Bureau of Energy Resources
   

Date: 12/06/2012 Description: Plains LPG Services, L.P. logo - State Dept Image



June 15, 2012

Douglas Kramer

Deputy Director

Office of Americas and Asia U.S. Department of State Room ENR/EDP/AWH Washington, DC 20520

Re: Issuance of New Presidential Permits for International Crossing by Pipeline

Name Change: Detroit River (Our File No. L8406)

Dear Mr. Kramer:

Plains LPG Services, L.P. ("Plains LPG"), a Texas limited partnership, hereby submits this application ("Application") for a Presidential Permit to operate and maintain one recently-acquired border-crossing pipeline formerly owned by Dome Petroleum Corp. ("EDS Pipeline"). Plains LPG requests issuance of a new Presidential Permit reflecting sole ownership of the EDS Pipeline by Plains LPG and allowing Plains LPG to operate and maintain the EDS Pipeline for use in transporting liquefied hydrocarbons, consistent with the terms of the currently applicable Presidential Permit.

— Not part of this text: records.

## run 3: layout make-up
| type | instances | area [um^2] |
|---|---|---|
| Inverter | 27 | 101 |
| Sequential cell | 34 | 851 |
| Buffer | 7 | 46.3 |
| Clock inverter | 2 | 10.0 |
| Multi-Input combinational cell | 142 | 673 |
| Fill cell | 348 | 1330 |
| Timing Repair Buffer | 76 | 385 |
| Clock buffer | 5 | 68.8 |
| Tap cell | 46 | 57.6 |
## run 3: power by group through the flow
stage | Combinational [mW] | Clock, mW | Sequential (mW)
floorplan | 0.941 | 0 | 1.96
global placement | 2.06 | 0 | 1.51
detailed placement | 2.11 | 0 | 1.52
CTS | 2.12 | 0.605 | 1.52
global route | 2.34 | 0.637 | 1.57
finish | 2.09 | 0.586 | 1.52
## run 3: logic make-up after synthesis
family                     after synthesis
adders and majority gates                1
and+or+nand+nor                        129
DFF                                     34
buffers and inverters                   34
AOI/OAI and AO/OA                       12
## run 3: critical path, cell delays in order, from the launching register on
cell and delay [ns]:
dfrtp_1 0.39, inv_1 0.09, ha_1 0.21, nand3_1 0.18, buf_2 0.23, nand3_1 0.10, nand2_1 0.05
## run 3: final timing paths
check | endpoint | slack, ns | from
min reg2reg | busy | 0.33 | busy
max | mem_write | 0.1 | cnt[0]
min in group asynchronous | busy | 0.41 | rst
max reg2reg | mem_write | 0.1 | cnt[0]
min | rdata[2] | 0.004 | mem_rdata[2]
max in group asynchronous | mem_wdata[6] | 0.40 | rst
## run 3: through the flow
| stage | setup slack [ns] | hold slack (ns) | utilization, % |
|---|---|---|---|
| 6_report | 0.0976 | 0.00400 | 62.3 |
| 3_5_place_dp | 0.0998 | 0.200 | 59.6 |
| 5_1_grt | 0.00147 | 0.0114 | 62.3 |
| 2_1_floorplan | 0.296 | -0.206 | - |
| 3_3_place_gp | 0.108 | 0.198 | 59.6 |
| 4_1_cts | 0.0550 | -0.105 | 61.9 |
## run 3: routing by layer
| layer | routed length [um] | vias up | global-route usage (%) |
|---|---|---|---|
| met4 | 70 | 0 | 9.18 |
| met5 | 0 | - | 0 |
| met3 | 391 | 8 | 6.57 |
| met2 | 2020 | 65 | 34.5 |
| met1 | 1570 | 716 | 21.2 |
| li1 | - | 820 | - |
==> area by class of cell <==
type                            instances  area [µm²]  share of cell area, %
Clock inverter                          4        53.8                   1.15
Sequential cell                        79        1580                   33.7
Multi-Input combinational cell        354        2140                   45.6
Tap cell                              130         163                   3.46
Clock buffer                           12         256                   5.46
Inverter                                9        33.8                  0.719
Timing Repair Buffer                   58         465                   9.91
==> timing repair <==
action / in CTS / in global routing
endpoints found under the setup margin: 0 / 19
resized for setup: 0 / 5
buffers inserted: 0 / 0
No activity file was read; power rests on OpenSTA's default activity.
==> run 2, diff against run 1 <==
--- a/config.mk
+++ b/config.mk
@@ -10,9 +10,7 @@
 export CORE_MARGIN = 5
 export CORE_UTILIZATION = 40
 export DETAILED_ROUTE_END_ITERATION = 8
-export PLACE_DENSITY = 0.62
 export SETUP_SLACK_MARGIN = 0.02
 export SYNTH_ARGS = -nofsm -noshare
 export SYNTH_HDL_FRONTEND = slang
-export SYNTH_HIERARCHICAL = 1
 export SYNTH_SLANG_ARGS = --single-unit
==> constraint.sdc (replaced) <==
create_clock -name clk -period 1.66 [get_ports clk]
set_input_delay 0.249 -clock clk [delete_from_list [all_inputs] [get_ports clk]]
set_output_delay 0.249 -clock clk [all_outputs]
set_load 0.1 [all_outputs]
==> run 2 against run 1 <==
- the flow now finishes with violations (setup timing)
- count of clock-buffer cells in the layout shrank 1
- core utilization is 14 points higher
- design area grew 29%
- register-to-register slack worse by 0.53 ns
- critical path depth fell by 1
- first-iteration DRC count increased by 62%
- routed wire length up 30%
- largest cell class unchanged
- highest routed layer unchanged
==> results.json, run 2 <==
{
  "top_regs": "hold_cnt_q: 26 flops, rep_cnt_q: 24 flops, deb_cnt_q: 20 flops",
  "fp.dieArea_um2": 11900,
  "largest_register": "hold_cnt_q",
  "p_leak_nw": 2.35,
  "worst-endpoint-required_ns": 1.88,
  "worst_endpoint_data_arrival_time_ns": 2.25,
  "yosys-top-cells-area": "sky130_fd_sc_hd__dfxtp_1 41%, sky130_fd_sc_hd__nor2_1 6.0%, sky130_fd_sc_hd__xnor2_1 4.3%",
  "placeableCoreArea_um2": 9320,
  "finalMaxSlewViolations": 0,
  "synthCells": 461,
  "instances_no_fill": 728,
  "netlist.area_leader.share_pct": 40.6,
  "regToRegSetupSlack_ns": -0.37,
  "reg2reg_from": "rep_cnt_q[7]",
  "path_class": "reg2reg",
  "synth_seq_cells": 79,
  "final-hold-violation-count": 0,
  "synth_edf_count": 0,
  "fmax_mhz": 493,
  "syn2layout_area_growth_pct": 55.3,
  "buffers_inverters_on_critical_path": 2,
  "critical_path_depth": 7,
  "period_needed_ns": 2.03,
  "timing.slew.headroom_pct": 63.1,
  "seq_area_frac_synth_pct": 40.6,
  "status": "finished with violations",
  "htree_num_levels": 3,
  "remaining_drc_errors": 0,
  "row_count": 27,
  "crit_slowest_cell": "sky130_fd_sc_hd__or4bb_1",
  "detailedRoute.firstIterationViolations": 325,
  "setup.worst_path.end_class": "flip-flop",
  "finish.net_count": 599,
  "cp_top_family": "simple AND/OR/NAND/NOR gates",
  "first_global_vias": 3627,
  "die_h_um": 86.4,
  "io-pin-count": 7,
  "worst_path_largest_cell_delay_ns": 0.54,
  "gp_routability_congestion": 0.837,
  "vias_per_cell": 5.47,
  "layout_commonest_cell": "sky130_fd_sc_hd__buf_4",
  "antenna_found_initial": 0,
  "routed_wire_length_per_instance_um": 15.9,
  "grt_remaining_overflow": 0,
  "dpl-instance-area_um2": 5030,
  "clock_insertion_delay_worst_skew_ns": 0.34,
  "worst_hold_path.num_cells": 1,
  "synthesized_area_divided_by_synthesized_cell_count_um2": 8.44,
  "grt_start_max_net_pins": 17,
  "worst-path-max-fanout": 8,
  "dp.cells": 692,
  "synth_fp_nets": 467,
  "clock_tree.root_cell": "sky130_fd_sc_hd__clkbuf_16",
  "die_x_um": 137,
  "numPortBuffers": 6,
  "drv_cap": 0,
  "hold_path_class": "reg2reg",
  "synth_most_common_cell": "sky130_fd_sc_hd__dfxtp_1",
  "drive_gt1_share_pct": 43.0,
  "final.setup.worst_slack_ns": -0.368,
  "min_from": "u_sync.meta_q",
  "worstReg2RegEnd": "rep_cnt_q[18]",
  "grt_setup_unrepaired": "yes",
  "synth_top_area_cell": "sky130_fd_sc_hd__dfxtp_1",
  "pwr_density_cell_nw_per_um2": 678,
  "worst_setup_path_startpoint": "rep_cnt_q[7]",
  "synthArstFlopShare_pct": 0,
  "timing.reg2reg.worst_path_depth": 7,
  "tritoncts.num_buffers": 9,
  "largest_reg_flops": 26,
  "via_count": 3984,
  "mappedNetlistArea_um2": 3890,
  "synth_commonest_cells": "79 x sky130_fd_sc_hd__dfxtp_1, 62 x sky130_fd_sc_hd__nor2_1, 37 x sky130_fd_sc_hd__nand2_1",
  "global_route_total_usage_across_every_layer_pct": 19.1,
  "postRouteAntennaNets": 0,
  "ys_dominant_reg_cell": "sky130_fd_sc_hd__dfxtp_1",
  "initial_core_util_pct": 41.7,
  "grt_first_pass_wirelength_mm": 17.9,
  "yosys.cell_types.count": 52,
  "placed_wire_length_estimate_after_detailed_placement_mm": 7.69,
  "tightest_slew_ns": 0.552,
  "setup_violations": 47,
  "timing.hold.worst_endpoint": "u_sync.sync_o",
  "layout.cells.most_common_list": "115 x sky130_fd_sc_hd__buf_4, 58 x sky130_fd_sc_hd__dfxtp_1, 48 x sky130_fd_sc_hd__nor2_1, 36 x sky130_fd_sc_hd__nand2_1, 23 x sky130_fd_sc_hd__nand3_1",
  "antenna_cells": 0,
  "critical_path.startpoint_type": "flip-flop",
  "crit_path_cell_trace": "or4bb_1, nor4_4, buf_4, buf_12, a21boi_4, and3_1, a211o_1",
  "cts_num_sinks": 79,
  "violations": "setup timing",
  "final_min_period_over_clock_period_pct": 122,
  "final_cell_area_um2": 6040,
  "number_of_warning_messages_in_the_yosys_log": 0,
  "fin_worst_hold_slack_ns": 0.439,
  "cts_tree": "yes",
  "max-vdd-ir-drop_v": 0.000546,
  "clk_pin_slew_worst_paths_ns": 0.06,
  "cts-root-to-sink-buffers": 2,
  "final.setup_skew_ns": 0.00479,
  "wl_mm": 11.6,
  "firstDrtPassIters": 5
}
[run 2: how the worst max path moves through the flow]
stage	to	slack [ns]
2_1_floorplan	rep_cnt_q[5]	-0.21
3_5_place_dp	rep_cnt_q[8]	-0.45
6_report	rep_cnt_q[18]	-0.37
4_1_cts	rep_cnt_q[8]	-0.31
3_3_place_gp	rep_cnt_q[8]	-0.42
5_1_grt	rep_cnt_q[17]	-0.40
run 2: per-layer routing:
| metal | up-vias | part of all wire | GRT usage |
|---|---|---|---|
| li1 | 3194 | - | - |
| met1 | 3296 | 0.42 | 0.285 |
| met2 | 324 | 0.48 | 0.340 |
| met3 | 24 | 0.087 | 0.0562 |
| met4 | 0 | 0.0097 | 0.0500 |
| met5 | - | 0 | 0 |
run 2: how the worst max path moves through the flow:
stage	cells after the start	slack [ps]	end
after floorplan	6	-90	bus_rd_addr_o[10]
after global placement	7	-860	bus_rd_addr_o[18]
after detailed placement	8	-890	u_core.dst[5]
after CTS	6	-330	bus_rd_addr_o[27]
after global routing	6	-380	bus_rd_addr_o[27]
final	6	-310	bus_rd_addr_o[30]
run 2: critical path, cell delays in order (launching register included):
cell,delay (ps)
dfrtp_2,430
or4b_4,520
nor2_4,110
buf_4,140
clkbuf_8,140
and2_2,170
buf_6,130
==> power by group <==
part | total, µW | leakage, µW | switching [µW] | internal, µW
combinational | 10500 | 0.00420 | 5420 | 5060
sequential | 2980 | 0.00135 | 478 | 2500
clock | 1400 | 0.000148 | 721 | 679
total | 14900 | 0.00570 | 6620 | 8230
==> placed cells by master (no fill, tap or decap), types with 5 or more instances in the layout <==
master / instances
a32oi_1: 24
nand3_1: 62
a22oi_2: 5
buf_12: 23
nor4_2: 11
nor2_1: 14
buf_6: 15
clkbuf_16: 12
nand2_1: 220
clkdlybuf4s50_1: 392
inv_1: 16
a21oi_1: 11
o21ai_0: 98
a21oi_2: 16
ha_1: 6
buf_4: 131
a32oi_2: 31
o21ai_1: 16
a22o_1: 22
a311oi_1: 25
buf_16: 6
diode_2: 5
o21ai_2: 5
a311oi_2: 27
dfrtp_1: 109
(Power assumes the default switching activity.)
## config.mk

```make
export PLATFORM = sky130hd
export DESIGN_NAME = mem_arbiter_flat
export DESIGN_NICKNAME = d
export VERILOG_FILES = /design/src/rtl/mem_pkg.sv /design/src/rtl/mem_arbiter_if.sv /design/src/rtl/mem_arbiter_rr_pick.sv /design/src/rtl/mem_arbiter.sv /design/src/flat_wrapper.sv
export SDC_FILE = /design/constraint.sdc
export NUM_CORES = 1
export LEC_CHECK = 0
export BUFFER_PORTS_ARGS = -buffer_cell sky130_fd_sc_hd__buf_2
export CELL_PAD_IN_SITES_DETAIL_PLACEMENT = 0
export CELL_PAD_IN_SITES_GLOBAL_PLACEMENT = 2
export CORE_MARGIN = 4
export CORE_UTILIZATION = 12
export DETAILED_ROUTE_END_ITERATION = 8
export GPL_ROUTABILITY_DRIVEN = 0
export GPL_TIMING_DRIVEN = 0
export PLACE_DENSITY = 0.75
export SYNTH_ARGS = -nofsm -noshare
export SYNTH_HDL_FRONTEND = slang
export SYNTH_SLANG_ARGS = --single-unit
```

## constraint.sdc

```tcl
create_clock -name clk -period 1.8 [get_ports clk]
set_clock_uncertainty 0.05 [all_clocks]
set_input_delay 0.36 -clock clk [delete_from_list [all_inputs] [get_ports clk]]
set_output_delay 0.36 -clock clk [all_outputs]
set_load 0.03 [all_outputs]
```
--- src/rtl/op_cmd_assembler.sv ---
// Assembles 16-bit ops from pairs of UART bytes (high byte first) and queues
// them in a first-word-fall-through FIFO, with a timeout on half-received ops.
module op_cmd_assembler #(
  parameter int DEPTH   = 4,
  parameter int TIMEOUT = 1200000
) (
  input  logic        clk,
  input  logic        rst,
  input  logic [7:0]  UART_Rx_DATA,
  input  logic        UART_Rx_valid,
  input  logic        op_stack_pull,
  output logic [15:0] op_stack_msg,
  output logic        op_stack_empty,
  output logic        op_stack_full,
  output logic        cmd_drop,
  output logic        cmd_timeout
);

  localparam int AW = $clog2(DEPTH);
  localparam int CW = AW + 1;
  localparam int TW = $clog2(TIMEOUT) + 1;

  localparam logic [TW-1:0] TO_LAST    = TW'(TIMEOUT - 1);
  localparam logic [CW-1:0] COUNT_FULL = CW'(DEPTH);

  typedef enum logic {
    WAIT_HI = 1'b0,
    WAIT_LO = 1'b1
  } state_t;

  state_t          state;
  state_t          next_state;
  logic [7:0]      hi_byte;
  logic [TW-1:0]   to_cnt;
  logic            push;
  logic            timeout_evt;

  logic [15:0]     mem [DEPTH];
  logic [AW-1:0]   wr_ptr;
  logic [AW-1:0]   rd_ptr;
  logic [CW-1:0]   count;
  logic            do_push;
  logic            do_pull;
  logic            drop_evt;

  // Inputs are masked while reset is held so nothing reaches the FIFO or FSM.
  logic            valid_in;
  logic            pull_in;

  assign valid_in = UART_Rx_valid & rst;
  assign pull_in  = op_stack_pull & rst;

  // NOTE: every signal written here gets a default first, so no path leaves
  // a value unassigned and no latch is inferred.
  always_comb begin
    next_state  = state;
    push        = 1'b0;
    timeout_evt = 1'b0;
    case (state)
      WAIT_HI: begin
        if (valid_in) next_state = WAIT_LO;
      end
      WAIT_LO: begin
        if (valid_in) begin
          push       = 1'b1;
          next_state = WAIT_HI;
        end else if (to_cnt == TO_LAST) begin
          timeout_evt = 1'b1;
          next_state  = WAIT_HI;
        end
      end
      default: next_state = WAIT_HI;
    endcase
  end

  // NOTE: sequential state uses non-blocking assignments so every register
  // samples pre-edge values regardless of process ordering.
  always_ff @(posedge clk) begin
    if (!rst) begin
      state <= WAIT_HI;
    end else begin
      state <= next_state;
    end
  end

  // The counter holds at TO_LAST instead of wrapping; the FSM leaves WAIT_LO there.
  always_ff @(posedge clk) begin
    if (!rst) begin
      hi_byte <= 8'h00;
      to_cnt  <= '0;
    end else if (state == WAIT_HI) begin
      if (valid_in) begin
        hi_byte <= UART_Rx_DATA;
        to_cnt  <= '0;
      end
    end else if (!valid_in && (to_cnt != TO_LAST)) begin
      to_cnt <= to_cnt + TW'(1);
    end
  end

  // A pull on a full FIFO frees the slot the coincident push needs.
  assign do_pull  = pull_in && !op_stack_empty;
  assign do_push  = push && (!op_stack_full || do_pull);
  assign drop_evt = push && op_stack_full && !do_pull;

  always_ff @(posedge clk) begin
    if (!rst) begin
      wr_ptr <= '0;
      rd_ptr <= '0;
      count  <= '0;
    end else begin
      if (do_push) wr_ptr <= wr_ptr + AW'(1);
      if (do_pull) rd_ptr <= rd_ptr + AW'(1);
      case ({do_push, do_pull})
        2'b10:   count <= count + CW'(1);
        2'b01:   count <= count - CW'(1);
        default: count <= count;
      endcase
    end
  end

  // NOTE: the storage array is deliberately not reset; validity is tracked by
  // count and the output is forced to zero while empty.
  always_ff @(posedge clk) begin
    if (do_push) mem[wr_ptr] <= {hi_byte, UART_Rx_DATA};
  end

  always_ff @(posedge clk) begin
    if (!rst) begin
      cmd_drop    <= 1'b0;
      cmd_timeout <= 1'b0;
    end else begin
      cmd_drop    <= drop_evt;
      cmd_timeout <= timeout_evt;
    end
  end

  assign op_stack_empty = (count == '0);
  assign op_stack_full  = (count == COUNT_FULL);
  assign op_stack_msg   = op_stack_empty ? 16'h0000 : mem[rd_ptr];

endmodule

The EDS Pipeline crosses the United States-Canada border underneath the Detroit River, between Detroit, Michigan, in the United States and the city of Windsor in Ontario, Canada. This pipeline was one of two parallel pipelines constructed by American Brine, Inc. in the 1950s for the purpose of carrying liquid brine between the United States and Canada.1  In 1972, Dome Pipeline Corporation ("Dome Pipeline") acquired both pipelines from American Brine, Inc. By letter dated May 19, 1972, Dome Pipeline notified the Department of State of the change in ownership of the pipelines. On July 10, 1972, Dome Pipeline submitted letters to the Army Corps of Engineers and the Department of State notifying each of Dome Pipeline's intention to convert the pipeline for use in transporting liquefied hydrocarbons and requesting further amendment of the Army Corps of Engineers permit and the Presidential Permit. Ownership of the two pipelines was then separated following the March 15, 2007, sale of Dome Pipeline to affiliates of Kinder Morgan Energy Partners LP. Immediately prior to the sale, Dome Pipeline transferred ownership of the EDS Pipeline to Dome Petroleum Corp. Following the sale, Dome Pipeline was converted from a Delaware corporation into a Delaware limited liability company, and changed its name to Kinder Morgan Cochin, LLC ("KM Cochin"). Thereafter, each of Dome Petroleum Corp. and KM Cochin was solely responsible for the maintenance of their respective pipeline and any liability associated with that pipeline.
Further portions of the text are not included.